Pesquisadores brasileiros alcançaram um marco inédito na ciência ao desenvolver o primeiro porco clonado do Brasil e da América Latina, com foco em futuras aplicações no sistema de transplantes do país. O avanço é resultado de um projeto conduzido por cientistas ligados à Universidade de São Paulo, dentro do Centro de Ciência para o Desenvolvimento em Xenotransplante (XenoBR).

O animal nasceu no interior de São Paulo, em um laboratório do Instituto de Zootecnia, e representa um passo decisivo para a produção de órgãos compatíveis com o corpo humano. A iniciativa busca viabilizar o chamado xenotransplante — procedimento que envolve a transferência de órgãos entre espécies diferentes — como alternativa para reduzir filas de transplantes no Brasil.


Para tornar isso possível, os pesquisadores utilizaram tecnologias avançadas de edição genética, como a CRISPR/Cas9. Com ela, foi possível desativar genes suínos responsáveis pela rejeição imediata e inserir genes humanos que aumentam a compatibilidade dos órgãos com o organismo humano.

O projeto é liderado por nomes de destaque da ciência brasileira, como Mayana Zatz, Silvano Raia e Jorge Kalil, e conta com apoio da Fundação de Amparo à Pesquisa do Estado de São Paulo (Fapesp).

Apesar dos desafios, os porcos são considerados ideais para esse tipo de pesquisa devido à semelhança de seus órgãos com os humanos, além da facilidade de reprodução. O primeiro clone nasceu saudável, indicando que a técnica empregada foi bem-sucedida e abrindo caminho para novas gestações já em andamento.

Os animais serão mantidos em instalações com alto nível de biossegurança, garantindo controle rigoroso para evitar qualquer risco de contaminação. A expectativa dos cientistas é formar, inicialmente, um pequeno grupo de suínos geneticamente modificados que possa se reproduzir naturalmente, ampliando o projeto sem necessidade constante de novas clonagens.
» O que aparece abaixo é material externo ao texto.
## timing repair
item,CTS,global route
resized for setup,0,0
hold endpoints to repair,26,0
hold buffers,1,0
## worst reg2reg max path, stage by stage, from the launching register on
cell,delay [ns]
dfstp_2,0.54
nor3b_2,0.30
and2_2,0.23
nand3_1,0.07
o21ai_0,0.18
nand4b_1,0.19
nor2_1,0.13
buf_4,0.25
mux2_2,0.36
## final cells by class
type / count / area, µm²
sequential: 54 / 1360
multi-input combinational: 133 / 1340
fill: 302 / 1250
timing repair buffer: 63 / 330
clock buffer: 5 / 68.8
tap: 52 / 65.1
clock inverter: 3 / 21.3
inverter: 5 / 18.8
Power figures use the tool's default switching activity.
### src/rtl/irq_sync.sv
module irq_sync #(
    parameter int STAGES = 2
) (
    input  logic clk,
    input  logic rst,
    input  logic din,
    output logic sync_o,
    output logic rise_o
);
    logic [STAGES-1:0] chain;
    logic              prev;

    generate
        if (STAGES == 1) begin : g_one
            always_ff @(posedge clk) begin
                if (rst) chain <= '0;
                else     chain <= din;
            end
        end else begin : g_many
            always_ff @(posedge clk) begin
                if (rst) chain <= '0;
                else     chain <= {chain[STAGES-2:0], din};
            end
        end
    endgenerate

    always_ff @(posedge clk) begin
        if (rst) prev <= 1'b0;
        else     prev <= chain[STAGES-1];
    end

    assign sync_o = chain[STAGES-1];
    assign rise_o = chain[STAGES-1] & ~prev;
endmodule

### src/rtl/irq_line_fsm.sv
module irq_line_fsm
    import irq_state_pkg::*;
(
    input  logic clk,
    input  logic rst,
    input  logic level_sel,
    input  logic sig,
    input  logic rise,
    input  logic enter,
    input  logic ret,
    input  logic clr,
    output logic pend,
    output logic act
);
    line_st_t st_q, st_d;
    trig_e    mode;

    assign mode = level_sel ? TRIG_LEVEL : TRIG_PULSE;

    always_comb begin
        st_d = line_step(st_q, mode, sig, rise, enter, ret, clr);
    end

    always_ff @(posedge clk) begin
        if (rst) st_q <= ST_IDLE;
        else     st_q <= st_d;
    end

    assign pend = st_q.pend;
    assign act  = st_q.act;
endmodule

### src/rtl/irq_track_bank.sv
module irq_track_bank #(
    parameter int NL          = 4,
    parameter int SYNC_STAGES = 2
) (
    input  logic          clk,
    input  logic          rst,
    input  logic [NL-1:0] irq_raw,
    input  logic [NL-1:0] cfg_level,
    input  logic [NL-1:0] hnd_enter,
    input  logic [NL-1:0] hnd_return,
    input  logic [NL-1:0] clr_pend,
    output logic [NL-1:0] pend_o,
    output logic [NL-1:0] act_o
);
    logic [NL-1:0] sig_s;
    logic [NL-1:0] rise_s;

    generate
        for (genvar i = 0; i < NL; i++) begin : g_line
            irq_sync #(.STAGES(SYNC_STAGES)) u_sync (
                .clk    (clk),
                .rst    (rst),
                .din    (irq_raw[i]),
                .sync_o (sig_s[i]),
                .rise_o (rise_s[i])
            );
            irq_line_fsm u_fsm (
                .clk       (clk),
                .rst       (rst),
                .level_sel (cfg_level[i]),
                .sig       (sig_s[i]),
                .rise      (rise_s[i]),
                .enter     (hnd_enter[i]),
                .ret       (hnd_return[i]),
                .clr       (clr_pend[i]),
                .pend      (pend_o[i]),
                .act       (act_o[i])
            );
        end
    endgenerate
endmodule
[config.mk]
export PLATFORM = sky130hd
export DESIGN_NAME = rx_ring_writer
export DESIGN_NICKNAME = d
export VERILOG_FILES = /design/src/rtl/rxr_pkg.sv /design/src/rtl/rxr_ptrs.sv /design/src/rtl/rxr_frame.sv /design/src/rtl/rx_ring_writer.sv
export SDC_FILE = /design/constraint.sdc
export NUM_CORES = 1
export LEC_CHECK = 0
export CAP_MARGIN = 20
export CORE_MARGIN = 2
export CORE_UTILIZATION = 61
export CTS_BUF_LIST = sky130_fd_sc_hd__clkbuf_4 sky130_fd_sc_hd__clkbuf_8 sky130_fd_sc_hd__clkbuf_16
export DETAILED_ROUTE_END_ITERATION = 6
export PLACE_DENSITY = 0.93
export RECOVER_POWER = 25
export SLEW_MARGIN = 20
export SYNTH_ARGS = -nofsm -noshare
export SYNTH_HDL_FRONTEND = slang
export SYNTH_SLANG_ARGS = --single-unit
[constraint.sdc]
create_clock -name clk -period 2.65 [get_ports clk]
set_input_delay 0.265 -clock clk [delete_from_list [all_inputs] [get_ports clk]]
set_output_delay 0.265 -clock clk [all_outputs]
set_load 0.005 [all_outputs]
[src/rtl/rxr_pkg.sv]
package rxr_pkg;
  localparam int HDR_BYTES = 4;
  localparam int NUM_SIZES = 3;
  localparam int LEN_W     = 16;

  typedef enum logic {ST_DATA, ST_HDR} rx_st_e;

  // status: [15:13] address class, [5:1] error flags, [0] good frame
  function automatic logic [15:0] mk_status(input logic [4:0] err, input logic [2:0] kind);
    return {kind, 7'b0, err, (err == 5'd0)};
  endfunction
endpackage

[src/rtl/rxr_ptrs.sv]
module rxr_ptrs
  import rxr_pkg::*;
#(
  parameter int BASE_LEN = 8192,
  parameter int RD_BIAS  = 16,
  parameter int OFF_W    = 16
) (
  input  logic             clk,
  input  logic             rst_n,
  input  logic [1:0]       size_idx,
  input  logic             rd_load,
  input  logic [15:0]      rd_val,
  input  logic             commit,
  input  logic [OFF_W-1:0] adv,
  output logic [OFF_W-1:0] wr_off,
  output logic [OFF_W-1:0] mask,
  output logic [OFF_W-1:0] free,
  output logic             empty
);
  logic [1:0]       idx_eff;
  logic [OFF_W-1:0] size;
  logic [OFF_W-1:0] rd_q, rd_d, wr_q, wr_d;

  always_comb begin
    idx_eff = (size_idx >= 2'(NUM_SIZES)) ? 2'(NUM_SIZES - 1) : size_idx;
    size    = OFF_W'(BASE_LEN) << idx_eff;
    mask    = size - 1'b1;
    rd_d    = (rd_val[OFF_W-1:0] + OFF_W'(RD_BIAS)) & mask;
    wr_d    = (wr_q + adv) & mask;
    empty   = (rd_q == wr_q);
    free    = empty ? size : ((rd_q - wr_q) & mask);
    wr_off  = wr_q;
  end

  always_ff @(posedge clk or negedge rst_n) begin
    if (!rst_n) begin
      rd_q <= '0;
      wr_q <= '0;
    end else begin
      if (rd_load) rd_q <= rd_d;
      if (commit)  wr_q <= wr_d;
    end
  end

  p_wr_aligned_r4: assert property (@(posedge clk) disable iff (!rst_n)
    wr_q[1:0] == 2'b00);
  p_commit_nonempty_r8: assert property (@(posedge clk) disable iff (!rst_n)
    (commit && !rd_load) |=> !empty);
  p_wr_in_ring_r1: assert property (@(posedge clk) disable iff (!rst_n)
    (wr_q & ~mask) == '0);
endmodule

[src/rtl/rxr_frame.sv]
module rxr_frame
  import rxr_pkg::*;
#(
  parameter int OFF_W = 16
) (
  input  logic             clk,
  input  logic             rst_n,
  input  logic             in_valid,
  input  logic [7:0]       in_data,
  input  logic             in_last,
  input  logic [4:0]       in_err,
  input  logic [2:0]       in_kind,
  input  logic [OFF_W-1:0] wr_off,
  input  logic [OFF_W-1:0] mask,
  input  logic [OFF_W-1:0] free,
  output logic             in_ready,
  output logic             commit,
  output logic [OFF_W-1:0] adv,
  output logic             mem_we,
  output logic [OFF_W-1:0] mem_addr,
  output logic [3:0]       mem_be,
  output logic [31:0]      mem_wdata,
  output logic             evt_rx_ok,
  output logic             evt_ovf,
  output logic             evt_fifo_ovf
);
  rx_st_e           st_q, st_d;
  logic [LEN_W-1:0] cnt_q, cnt_d, len_q, len_d;
  logic [15:0]      stat_q, stat_d;
  logic             drop_q, drop_d;
  logic             we_d, ok_d, ovf_d, fifo_d;
  logic [3:0]       be_d;
  logic [OFF_W-1:0] addr_d;
  logic [31:0]      wdata_d;
  logic             accept, fits, room, load_dat;
  logic [LEN_W:0]   rel, tot;
  logic [OFF_W-1:0] bpos;

  always_comb begin
    in_ready = (st_q == ST_DATA);
    accept   = in_valid & in_ready;
    rel      = {1'b0, cnt_q} + (LEN_W+1)'(HDR_BYTES);
    fits     = rel < (LEN_W+1)'(free);
    bpos     = (wr_off + OFF_W'(rel)) & mask;
    tot      = ({1'b0, len_q} + (LEN_W+1)'(HDR_BYTES + 3)) & ~(LEN_W+1)'(3);
    room     = tot < (LEN_W+1)'(free);
    commit   = (st_q == ST_HDR) & ~drop_q & room;
    adv      = tot[OFF_W-1:0];
  end

  always_comb begin
    st_d    = st_q;
    cnt_d   = cnt_q;
    len_d   = len_q;
    stat_d  = stat_q;
    drop_d  = drop_q;
    we_d    = 1'b0;
    be_d    = '0;
    addr_d  = wr_off;
    wdata_d = {len_q, stat_q};
    ok_d    = 1'b0;
    ovf_d   = 1'b0;
    fifo_d  = in_valid & ~in_ready;
    if (st_q == ST_DATA) begin
      if (accept) begin
        if (fits) begin
          we_d    = 1'b1;
          be_d    = 4'b0001 << bpos[1:0];
          addr_d  = bpos;
          wdata_d = {4{in_data}};
        end
        drop_d = drop_q | ~fits;
        if (in_last) begin
          st_d   = ST_HDR;
          len_d  = cnt_q + 1'b1;
          stat_d = mk_status(in_err, in_kind);
          cnt_d  = '0;
        end else begin
          cnt_d = cnt_q + 1'b1;
        end
      end
    end else begin
      st_d   = ST_DATA;
      drop_d = 1'b0;
      if (commit) begin
        we_d = 1'b1;
        be_d = 4'hF;
        ok_d = stat_q[0];
      end else begin
        ovf_d = 1'b1;
      end
    end
    load_dat = we_d;
  end

  always_ff @(posedge clk or negedge rst_n) begin
    if (!rst_n) begin
      st_q         <= ST_DATA;
      cnt_q        <= '0;
      drop_q       <= 1'b0;
      mem_we       <= 1'b0;
      mem_be       <= '0;
      evt_rx_ok    <= 1'b0;
      evt_ovf      <= 1'b0;
      evt_fifo_ovf <= 1'b0;
    end else begin
      st_q         <= st_d;
      cnt_q        <= cnt_d;
      drop_q       <= drop_d;
      mem_we       <= we_d;
      mem_be       <= be_d;
      evt_rx_ok    <= ok_d;
      evt_ovf      <= ovf_d;
      evt_fifo_ovf <= fifo_d;
    end
  end

  always_ff @(posedge clk) begin
    if (accept && in_last) begin
      len_q  <= len_d;
      stat_q <= stat_d;
    end
    if (load_dat) begin
      mem_addr  <= addr_d;
      mem_wdata <= wdata_d;
    end
  end

  p_hdr_aligned_r2: assert property (@(posedge clk) disable iff (!rst_n)
    (mem_we && mem_be == 4'hF) |-> mem_addr[1:0] == 2'b00);
  p_one_lane_r12: assert property (@(posedge clk) disable iff (!rst_n)
    mem_we |-> ($countones(mem_be) == 1 || mem_be == 4'hF));
  p_hdr_gap_r9: assert property (@(posedge clk) disable iff (!rst_n)
    (accept && in_last) |=> !in_ready);
  p_ok_with_hdr_r10: assert property (@(posedge clk) disable iff (!rst_n)
    evt_rx_ok |-> (mem_we && mem_be == 4'hF && !evt_ovf));
  p_drop_no_write_r8: assert property (@(posedge clk) disable iff (!rst_n)
    evt_ovf |-> !mem_we);
  p_fifo_cause_r11: assert property (@(posedge clk) disable iff (!rst_n)
    (in_valid && !in_ready) |=> evt_fifo_ovf);
endmodule

[src/rtl/rx_ring_writer.sv]
module rx_ring_writer
  import rxr_pkg::*;
#(
  parameter  int BASE_LEN = 8192,
  parameter  int RD_BIAS  = 16,
  localparam int OFF_W    = $clog2(BASE_LEN * 4) + 1
) (
  input  logic             clk,
  input  logic             rst_n,
  input  logic [1:0]       size_idx,
  input  logic             in_valid,
  input  logic [7:0]       in_data,
  input  logic             in_last,
  input  logic [4:0]       in_err,
  input  logic [2:0]       in_kind,
  output logic             in_ready,
  input  logic             rd_ptr_wr,
  input  logic [15:0]      rd_ptr_val,
  output logic             empty,
  output logic             mem_we,
  output logic [OFF_W-1:0] mem_addr,
  output logic [3:0]       mem_be,
  output logic [31:0]      mem_wdata,
  output logic             evt_rx_ok,
  output logic             evt_ovf,
  output logic             evt_fifo_ovf
);
  logic [1:0]       rst_sync;
  logic             rst_int_n;
  logic             commit;
  logic [OFF_W-1:0] adv, wr_off, mask, free;

  always_ff @(posedge clk or negedge rst_n) begin
    if (!rst_n) rst_sync <= 2'b00;
    else        rst_sync <= {rst_sync[0], 1'b1};
  end
  assign rst_int_n = rst_sync[1];

  rxr_ptrs #(.BASE_LEN(BASE_LEN), .RD_BIAS(RD_BIAS), .OFF_W(OFF_W)) u_ptrs (
    .clk(clk), .rst_n(rst_int_n), .size_idx(size_idx),
    .rd_load(rd_ptr_wr), .rd_val(rd_ptr_val), .commit(commit), .adv(adv),
    .wr_off(wr_off), .mask(mask), .free(free), .empty(empty)
  );

  rxr_frame #(.OFF_W(OFF_W)) u_frame (
    .clk(clk), .rst_n(rst_int_n), .in_valid(in_valid), .in_data(in_data),
    .in_last(in_last), .in_err(in_err), .in_kind(in_kind),
    .wr_off(wr_off), .mask(mask), .free(free),
    .in_ready(in_ready), .commit(commit), .adv(adv),
    .mem_we(mem_we), .mem_addr(mem_addr), .mem_be(mem_be), .mem_wdata(mem_wdata),
    .evt_rx_ok(evt_rx_ok), .evt_ovf(evt_ovf), .evt_fifo_ovf(evt_fifo_ovf)
  );
endmodule

==> impl_metrics.csv, run 1 <==
group,metric,value,unit
status,status,"did not finish",
status,lastStage,"5_1_grt",
status,firstError,"[ERROR GRT-0116] Global routing finished with congestion. Check the congestion regions in the DRC Viewer.",
clock_network,clock_sinks,131,
synthesis,synth_xor_area_share,8.67,%
floorplan,ios,97,
synthesis,synth_area,7880,um2
floorplan,dieHeight,118,um
clock_network,cts_max_level,4,
synthesis,ys_ff_latch,131,
floorplan,initial_utilization,62.4,%
synthesis,synth_edf_count,73,
floorplan,fp.dieW,118,um
synthesis,synthMuxAreaShare,7.96,%
global_routing,grt_max_degree,30,
synthesis,ys_warn_count,0,
synthesis,synth.distinct_cells,55,
clock_network,root_buffer,"clkbuf_16",
synthesis,synth-adder-area-share,12.3,%
placed_design,place_hpwl,20900,um
placed_design,port-buffer-count,95,
placed_design,gp_routability_congestion,0.973,
global_routing,grt_pass1_vias,10300,
placed_design,place_area,10800,um2
synthesis,syn-mean-instance-area,11.2,um2
global_routing,grt.overflow.total,12,
synthesis,synth_compound_area_share,9.94,%
clock_network,clk_path_buf_depth,2,
synthesis,synth_cells,703,
synthesis,synth_top_family_by_area,"adder cells",
synthesis,ys.flop_type,"edfxtp_1",
synthesis,synthArstFlopShare,44.3,%
global_routing,grt_usage,67.1,%
global_routing,grt_pass1_wl,67500,um
synthesis,ys_seq_area_share,46.3,%
floorplan,std_cell_rows,41,
synthesis,synth-simple-area-share,12.1,%
clock_network,cts_buffers,17,
placed_design,place_ws,-2.01,ns
==> stage by stage <==
| stage | setup TNS [ns] | instances | util, % |
|---|---|---|---|
| after floorplan | -165.86 | 704 | - |
| after global placement | -178.26 | 1158 | 85.4 |
| after detailed placement | -218.55 | 1158 | 85.4 |
| after CTS | -224.21 | 1204 | 92.9 |
==> synth_stat cells, drive strengths merged, types with 3 or more instances <==
library cell | number | area share [%]
nor2 | 41 | 2.0
clkbuf | 13 | 0.64
a211oi | 5 | 0.64
o21a | 5 | 0.48
nor2b | 10 | 0.79
ha | 75 | 12
nor3 | 12 | 0.76
inv | 28 | 1.3
xnor2 | 39 | 4.3
and3 | 9 | 0.71
buf | 6 | 0.65
or2 | 6 | 0.48
nand3 | 23 | 1.5
o31ai | 4 | 0.38
edfxtp | 73 | 28
nand4 | 9 | 0.71
nor3b | 3 | 0.35
mux2 | 37 | 5.3
a31oi | 5 | 0.40
a22o | 11 | 1.2
nand2 | 45 | 2.1
dfrtp | 58 | 18
o21bai | 4 | 0.38
a21o | 12 | 1.1
or3 | 4 | 0.32
a21oi | 31 | 2.0
o21ai | 28 | 1.8
mux2i | 21 | 2.7
o211ai | 3 | 0.29
xor2 | 39 | 4.3
and2 | 16 | 1.3
o2111ai | 3 | 0.33
nand2b | 4 | 0.32
==> routing by layer <==
layer,overflow,GRT usage (%)
met5,0,11.0
met4,5,66.4
met1,0,66.5
met3,0,48.0
met2,7,88.0
==> cells by family after synthesis <==
group,Yosys count
adders and majority gates,77
muxes,58
xor gates and xnor gates,78
and+or+nand+nor,190
other,2
DFF,131
buffers and inverters,47
AOI/OAI and AO/OA,120
==> repair_timing <==
action / in CTS
endpoints found under the hold margin: 2
setup endpoints to repair: 119
setup buffers: 11
hold buffers: 1
pin swaps: 25
cloned: 2
gates resized for setup: 57
==> inputs of run 2 (changes only) <==
- CORE_UTILIZATION: 61 -> 40
- CTS_BUF_LIST: sky130_fd_sc_hd__clkbuf_4 sky130_fd_sc_hd__clkbuf_8 sky130_fd_sc_hd__clkbuf_16 -> unset
- PLACE_DENSITY: 0.93 -> unset
- PLACE_DENSITY_LB_ADDON: unset -> 0.15
==> run 2 against run 1 <==
Effect of this change:
- the flow now finishes, with violations (capacitance limit, slew limit, setup timing)
- area after synthesis stayed put
- synthesized cell count unchanged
Com crescimento rápido, esses animais podem atingir em poucos meses o tamanho adequado para possíveis transplantes em humanos. O avanço coloca o Brasil em posição de destaque na pesquisa científica internacional e pode representar, no futuro, uma solução inovadora para salvar vidas por meio da ampliação do acesso a órgãos para transplante.